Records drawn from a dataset
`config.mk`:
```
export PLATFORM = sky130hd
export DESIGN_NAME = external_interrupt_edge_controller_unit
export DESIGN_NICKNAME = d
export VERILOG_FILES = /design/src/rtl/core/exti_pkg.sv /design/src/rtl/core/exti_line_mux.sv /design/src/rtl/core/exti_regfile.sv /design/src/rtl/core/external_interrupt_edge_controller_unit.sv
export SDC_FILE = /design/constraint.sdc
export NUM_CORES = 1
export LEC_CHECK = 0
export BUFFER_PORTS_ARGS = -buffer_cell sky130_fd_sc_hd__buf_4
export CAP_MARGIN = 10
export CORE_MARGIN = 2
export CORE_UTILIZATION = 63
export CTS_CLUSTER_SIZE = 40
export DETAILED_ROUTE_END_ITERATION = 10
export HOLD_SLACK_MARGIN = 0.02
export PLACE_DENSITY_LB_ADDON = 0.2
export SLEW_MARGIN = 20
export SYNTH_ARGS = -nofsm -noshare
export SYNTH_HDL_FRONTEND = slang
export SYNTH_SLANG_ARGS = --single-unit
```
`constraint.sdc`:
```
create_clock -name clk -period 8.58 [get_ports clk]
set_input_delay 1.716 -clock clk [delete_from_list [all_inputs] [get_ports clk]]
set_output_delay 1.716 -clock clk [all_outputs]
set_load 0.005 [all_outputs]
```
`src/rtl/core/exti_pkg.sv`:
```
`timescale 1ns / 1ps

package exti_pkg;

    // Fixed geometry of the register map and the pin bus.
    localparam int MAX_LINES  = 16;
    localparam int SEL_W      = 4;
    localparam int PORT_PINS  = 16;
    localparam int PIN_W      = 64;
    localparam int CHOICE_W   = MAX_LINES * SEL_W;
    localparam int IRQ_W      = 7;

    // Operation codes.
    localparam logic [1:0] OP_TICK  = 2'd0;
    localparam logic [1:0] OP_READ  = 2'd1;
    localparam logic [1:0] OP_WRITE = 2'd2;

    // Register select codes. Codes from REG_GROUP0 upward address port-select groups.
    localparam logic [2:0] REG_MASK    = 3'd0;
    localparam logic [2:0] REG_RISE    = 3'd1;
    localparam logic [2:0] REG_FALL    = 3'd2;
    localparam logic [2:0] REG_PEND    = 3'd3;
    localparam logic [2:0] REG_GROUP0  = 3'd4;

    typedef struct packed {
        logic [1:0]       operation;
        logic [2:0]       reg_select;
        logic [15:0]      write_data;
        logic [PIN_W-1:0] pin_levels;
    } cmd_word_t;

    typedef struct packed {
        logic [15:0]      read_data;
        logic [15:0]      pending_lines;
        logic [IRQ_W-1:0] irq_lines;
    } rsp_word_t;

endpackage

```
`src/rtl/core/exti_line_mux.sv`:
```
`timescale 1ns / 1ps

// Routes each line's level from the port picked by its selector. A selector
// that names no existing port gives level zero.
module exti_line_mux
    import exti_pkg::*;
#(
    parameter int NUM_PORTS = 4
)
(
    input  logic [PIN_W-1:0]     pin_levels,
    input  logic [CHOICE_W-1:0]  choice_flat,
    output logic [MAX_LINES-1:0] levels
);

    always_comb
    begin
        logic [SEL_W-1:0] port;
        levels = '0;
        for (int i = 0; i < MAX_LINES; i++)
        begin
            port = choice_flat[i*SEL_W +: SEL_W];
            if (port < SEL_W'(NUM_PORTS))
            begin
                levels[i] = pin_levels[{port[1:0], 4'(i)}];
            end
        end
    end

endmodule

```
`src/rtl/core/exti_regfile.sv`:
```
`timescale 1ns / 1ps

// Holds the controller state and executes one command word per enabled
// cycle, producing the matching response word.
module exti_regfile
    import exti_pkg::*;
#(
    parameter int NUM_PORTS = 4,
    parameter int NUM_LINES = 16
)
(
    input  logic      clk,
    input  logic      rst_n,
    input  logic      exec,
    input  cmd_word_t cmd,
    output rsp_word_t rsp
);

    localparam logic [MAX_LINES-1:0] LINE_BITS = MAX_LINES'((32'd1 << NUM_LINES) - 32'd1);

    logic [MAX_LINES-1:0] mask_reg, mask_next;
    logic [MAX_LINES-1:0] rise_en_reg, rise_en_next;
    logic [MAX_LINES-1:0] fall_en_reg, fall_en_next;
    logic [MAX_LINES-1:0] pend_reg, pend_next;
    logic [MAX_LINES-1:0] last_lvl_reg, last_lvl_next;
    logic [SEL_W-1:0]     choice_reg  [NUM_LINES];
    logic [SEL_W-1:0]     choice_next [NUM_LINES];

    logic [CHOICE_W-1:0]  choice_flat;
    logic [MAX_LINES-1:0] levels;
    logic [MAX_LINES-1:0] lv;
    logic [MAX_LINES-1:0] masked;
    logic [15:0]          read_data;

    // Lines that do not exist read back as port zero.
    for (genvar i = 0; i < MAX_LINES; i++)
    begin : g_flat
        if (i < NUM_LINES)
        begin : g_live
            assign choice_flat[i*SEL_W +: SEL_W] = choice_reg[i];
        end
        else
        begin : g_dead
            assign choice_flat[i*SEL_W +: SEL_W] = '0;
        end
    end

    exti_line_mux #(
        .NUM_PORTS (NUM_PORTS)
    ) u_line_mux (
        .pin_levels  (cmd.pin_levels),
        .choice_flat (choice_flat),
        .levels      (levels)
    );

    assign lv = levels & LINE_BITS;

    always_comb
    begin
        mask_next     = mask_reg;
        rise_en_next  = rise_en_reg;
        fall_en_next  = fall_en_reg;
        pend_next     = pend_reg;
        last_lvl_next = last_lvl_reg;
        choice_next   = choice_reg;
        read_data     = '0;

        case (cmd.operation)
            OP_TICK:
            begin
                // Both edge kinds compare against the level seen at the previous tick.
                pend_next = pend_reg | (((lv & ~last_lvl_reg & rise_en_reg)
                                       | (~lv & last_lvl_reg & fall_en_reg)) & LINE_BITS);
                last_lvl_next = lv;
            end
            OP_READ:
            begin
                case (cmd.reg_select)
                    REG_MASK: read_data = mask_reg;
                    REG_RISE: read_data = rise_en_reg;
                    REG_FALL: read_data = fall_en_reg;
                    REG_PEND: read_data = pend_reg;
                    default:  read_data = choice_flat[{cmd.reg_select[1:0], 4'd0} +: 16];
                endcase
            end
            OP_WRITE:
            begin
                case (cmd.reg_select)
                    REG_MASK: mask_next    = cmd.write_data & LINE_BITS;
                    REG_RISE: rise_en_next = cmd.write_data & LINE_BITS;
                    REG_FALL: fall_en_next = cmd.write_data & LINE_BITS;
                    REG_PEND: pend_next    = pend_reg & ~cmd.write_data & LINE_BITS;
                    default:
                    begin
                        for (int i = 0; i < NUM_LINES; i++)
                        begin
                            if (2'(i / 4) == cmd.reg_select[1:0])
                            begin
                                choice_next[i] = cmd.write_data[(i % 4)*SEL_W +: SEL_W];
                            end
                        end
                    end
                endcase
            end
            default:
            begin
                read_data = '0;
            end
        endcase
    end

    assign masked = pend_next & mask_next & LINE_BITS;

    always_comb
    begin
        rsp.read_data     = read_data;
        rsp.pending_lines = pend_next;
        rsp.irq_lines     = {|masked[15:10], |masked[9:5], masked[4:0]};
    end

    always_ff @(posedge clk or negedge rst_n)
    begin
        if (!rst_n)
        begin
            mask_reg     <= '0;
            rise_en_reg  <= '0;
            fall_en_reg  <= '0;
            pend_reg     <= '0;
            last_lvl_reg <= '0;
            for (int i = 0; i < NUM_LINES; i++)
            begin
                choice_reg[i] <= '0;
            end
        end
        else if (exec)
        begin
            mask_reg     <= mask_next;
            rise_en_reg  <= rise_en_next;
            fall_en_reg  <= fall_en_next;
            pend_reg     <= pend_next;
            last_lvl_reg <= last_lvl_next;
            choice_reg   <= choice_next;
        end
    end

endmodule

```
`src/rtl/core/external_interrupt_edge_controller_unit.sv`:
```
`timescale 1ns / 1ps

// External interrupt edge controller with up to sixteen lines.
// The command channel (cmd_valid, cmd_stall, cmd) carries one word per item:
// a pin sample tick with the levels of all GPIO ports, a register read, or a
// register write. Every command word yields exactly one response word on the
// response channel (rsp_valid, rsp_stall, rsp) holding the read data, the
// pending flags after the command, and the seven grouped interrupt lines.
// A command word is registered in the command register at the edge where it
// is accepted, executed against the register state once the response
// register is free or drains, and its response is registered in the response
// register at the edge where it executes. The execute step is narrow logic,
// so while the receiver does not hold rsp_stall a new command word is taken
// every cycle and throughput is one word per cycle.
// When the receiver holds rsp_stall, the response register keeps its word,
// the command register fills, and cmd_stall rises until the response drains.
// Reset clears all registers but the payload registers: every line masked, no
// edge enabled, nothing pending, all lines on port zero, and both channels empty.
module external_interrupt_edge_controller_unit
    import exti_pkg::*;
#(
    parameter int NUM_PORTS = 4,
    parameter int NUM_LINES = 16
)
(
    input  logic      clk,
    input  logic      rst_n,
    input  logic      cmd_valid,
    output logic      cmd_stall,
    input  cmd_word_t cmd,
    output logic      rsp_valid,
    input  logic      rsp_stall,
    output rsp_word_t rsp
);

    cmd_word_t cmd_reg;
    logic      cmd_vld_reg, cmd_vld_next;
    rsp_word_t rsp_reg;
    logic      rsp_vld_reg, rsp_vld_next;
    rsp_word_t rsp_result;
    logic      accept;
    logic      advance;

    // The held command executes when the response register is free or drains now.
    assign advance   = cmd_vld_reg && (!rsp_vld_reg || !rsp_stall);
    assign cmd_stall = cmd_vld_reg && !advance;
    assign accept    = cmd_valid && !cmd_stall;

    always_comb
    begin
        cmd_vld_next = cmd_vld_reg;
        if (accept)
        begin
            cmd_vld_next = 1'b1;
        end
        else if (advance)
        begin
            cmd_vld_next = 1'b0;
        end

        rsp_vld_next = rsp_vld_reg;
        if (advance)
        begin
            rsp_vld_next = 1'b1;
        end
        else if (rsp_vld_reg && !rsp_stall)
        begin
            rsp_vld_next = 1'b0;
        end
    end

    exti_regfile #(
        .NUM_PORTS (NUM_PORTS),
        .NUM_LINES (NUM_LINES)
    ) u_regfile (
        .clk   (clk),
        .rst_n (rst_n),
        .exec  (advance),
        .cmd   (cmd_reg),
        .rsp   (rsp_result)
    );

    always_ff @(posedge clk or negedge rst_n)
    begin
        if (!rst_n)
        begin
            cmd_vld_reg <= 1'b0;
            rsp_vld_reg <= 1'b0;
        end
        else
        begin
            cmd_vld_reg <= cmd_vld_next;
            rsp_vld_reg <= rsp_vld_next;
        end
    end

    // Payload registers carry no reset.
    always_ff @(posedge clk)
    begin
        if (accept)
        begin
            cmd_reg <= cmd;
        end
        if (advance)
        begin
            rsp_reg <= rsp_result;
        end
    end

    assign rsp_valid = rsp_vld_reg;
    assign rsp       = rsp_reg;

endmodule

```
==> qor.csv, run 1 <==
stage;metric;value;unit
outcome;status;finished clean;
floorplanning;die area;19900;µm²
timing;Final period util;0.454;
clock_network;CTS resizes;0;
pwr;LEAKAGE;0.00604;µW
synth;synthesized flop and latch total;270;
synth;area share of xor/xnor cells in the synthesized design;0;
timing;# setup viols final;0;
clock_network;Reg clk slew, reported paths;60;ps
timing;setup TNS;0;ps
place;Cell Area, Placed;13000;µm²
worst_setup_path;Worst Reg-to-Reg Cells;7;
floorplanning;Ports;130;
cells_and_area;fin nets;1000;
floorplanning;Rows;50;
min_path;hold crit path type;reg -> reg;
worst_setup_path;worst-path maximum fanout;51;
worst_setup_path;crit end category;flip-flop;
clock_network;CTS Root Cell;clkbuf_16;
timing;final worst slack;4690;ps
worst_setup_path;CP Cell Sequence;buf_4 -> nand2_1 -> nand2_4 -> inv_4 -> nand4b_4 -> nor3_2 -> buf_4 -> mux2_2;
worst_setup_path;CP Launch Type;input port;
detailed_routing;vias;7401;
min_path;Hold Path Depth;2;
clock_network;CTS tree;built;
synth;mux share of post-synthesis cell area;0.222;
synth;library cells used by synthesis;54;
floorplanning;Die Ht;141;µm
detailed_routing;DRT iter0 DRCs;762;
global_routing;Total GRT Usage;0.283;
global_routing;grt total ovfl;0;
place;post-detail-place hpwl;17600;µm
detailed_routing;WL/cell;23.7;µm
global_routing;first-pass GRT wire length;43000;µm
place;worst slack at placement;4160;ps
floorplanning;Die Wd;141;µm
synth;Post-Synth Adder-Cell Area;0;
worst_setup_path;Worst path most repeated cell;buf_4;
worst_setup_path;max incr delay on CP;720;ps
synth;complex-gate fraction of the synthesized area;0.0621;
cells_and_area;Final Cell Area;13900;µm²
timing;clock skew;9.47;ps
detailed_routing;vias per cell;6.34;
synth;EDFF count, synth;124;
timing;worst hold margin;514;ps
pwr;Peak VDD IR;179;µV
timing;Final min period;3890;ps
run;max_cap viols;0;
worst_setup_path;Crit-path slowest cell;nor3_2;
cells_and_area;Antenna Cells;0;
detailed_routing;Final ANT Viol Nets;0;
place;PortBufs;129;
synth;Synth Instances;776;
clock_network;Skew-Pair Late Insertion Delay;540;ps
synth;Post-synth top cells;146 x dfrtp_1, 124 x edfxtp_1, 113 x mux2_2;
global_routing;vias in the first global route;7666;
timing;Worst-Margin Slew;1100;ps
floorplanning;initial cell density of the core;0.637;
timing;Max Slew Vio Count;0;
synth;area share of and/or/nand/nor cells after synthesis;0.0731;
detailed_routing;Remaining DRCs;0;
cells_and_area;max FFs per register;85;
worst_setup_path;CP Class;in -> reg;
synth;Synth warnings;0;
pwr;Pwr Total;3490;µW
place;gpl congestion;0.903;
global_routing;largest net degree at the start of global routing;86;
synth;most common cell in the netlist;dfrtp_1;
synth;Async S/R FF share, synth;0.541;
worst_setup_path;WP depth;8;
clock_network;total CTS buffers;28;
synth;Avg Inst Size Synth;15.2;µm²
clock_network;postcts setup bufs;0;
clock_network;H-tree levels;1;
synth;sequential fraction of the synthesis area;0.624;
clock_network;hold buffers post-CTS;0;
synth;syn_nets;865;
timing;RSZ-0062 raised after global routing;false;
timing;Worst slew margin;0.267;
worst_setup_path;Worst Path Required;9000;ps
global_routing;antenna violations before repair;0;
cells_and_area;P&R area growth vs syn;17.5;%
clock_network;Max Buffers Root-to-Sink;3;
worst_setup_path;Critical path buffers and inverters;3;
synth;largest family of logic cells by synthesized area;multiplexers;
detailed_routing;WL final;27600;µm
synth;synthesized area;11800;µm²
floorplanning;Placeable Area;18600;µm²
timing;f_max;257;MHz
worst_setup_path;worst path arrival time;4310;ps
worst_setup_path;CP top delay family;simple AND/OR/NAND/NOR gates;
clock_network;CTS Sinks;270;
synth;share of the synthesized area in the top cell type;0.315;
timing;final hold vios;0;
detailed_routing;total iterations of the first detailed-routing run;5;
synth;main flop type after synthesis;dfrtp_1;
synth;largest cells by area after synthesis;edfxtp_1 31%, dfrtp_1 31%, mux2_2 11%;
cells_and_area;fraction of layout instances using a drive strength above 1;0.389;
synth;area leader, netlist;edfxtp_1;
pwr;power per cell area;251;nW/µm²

* Brief *
Your answer should consist of the lines from the line with "synth;Synth Instances;776;" to the line with "synth;syn_nets;865;" above, repeated exactly, both ends included.

* Expected answer *
synth;Synth Instances;776;
clock_network;Skew-Pair Late Insertion Delay;540;ps
synth;Post-synth top cells;146 x dfrtp_1, 124 x edfxtp_1, 113 x mux2_2;
global_routing;vias in the first global route;7666;
timing;Worst-Margin Slew;1100;ps
floorplanning;initial cell density of the core;0.637;
timing;Max Slew Vio Count;0;
synth;area share of and/or/nand/nor cells after synthesis;0.0731;
detailed_routing;Remaining DRCs;0;
cells_and_area;max FFs per register;85;
worst_setup_path;CP Class;in -> reg;
synth;Synth warnings;0;
pwr;Pwr Total;3490;µW
place;gpl congestion;0.903;
global_routing;largest net degree at the start of global routing;86;
synth;most common cell in the netlist;dfrtp_1;
synth;Async S/R FF share, synth;0.541;
worst_setup_path;WP depth;8;
clock_network;total CTS buffers;28;
synth;Avg Inst Size Synth;15.2;µm²
clock_network;postcts setup bufs;0;
clock_network;H-tree levels;1;
synth;sequential fraction of the synthesis area;0.624;
clock_network;hold buffers post-CTS;0;
synth;syn_nets;865;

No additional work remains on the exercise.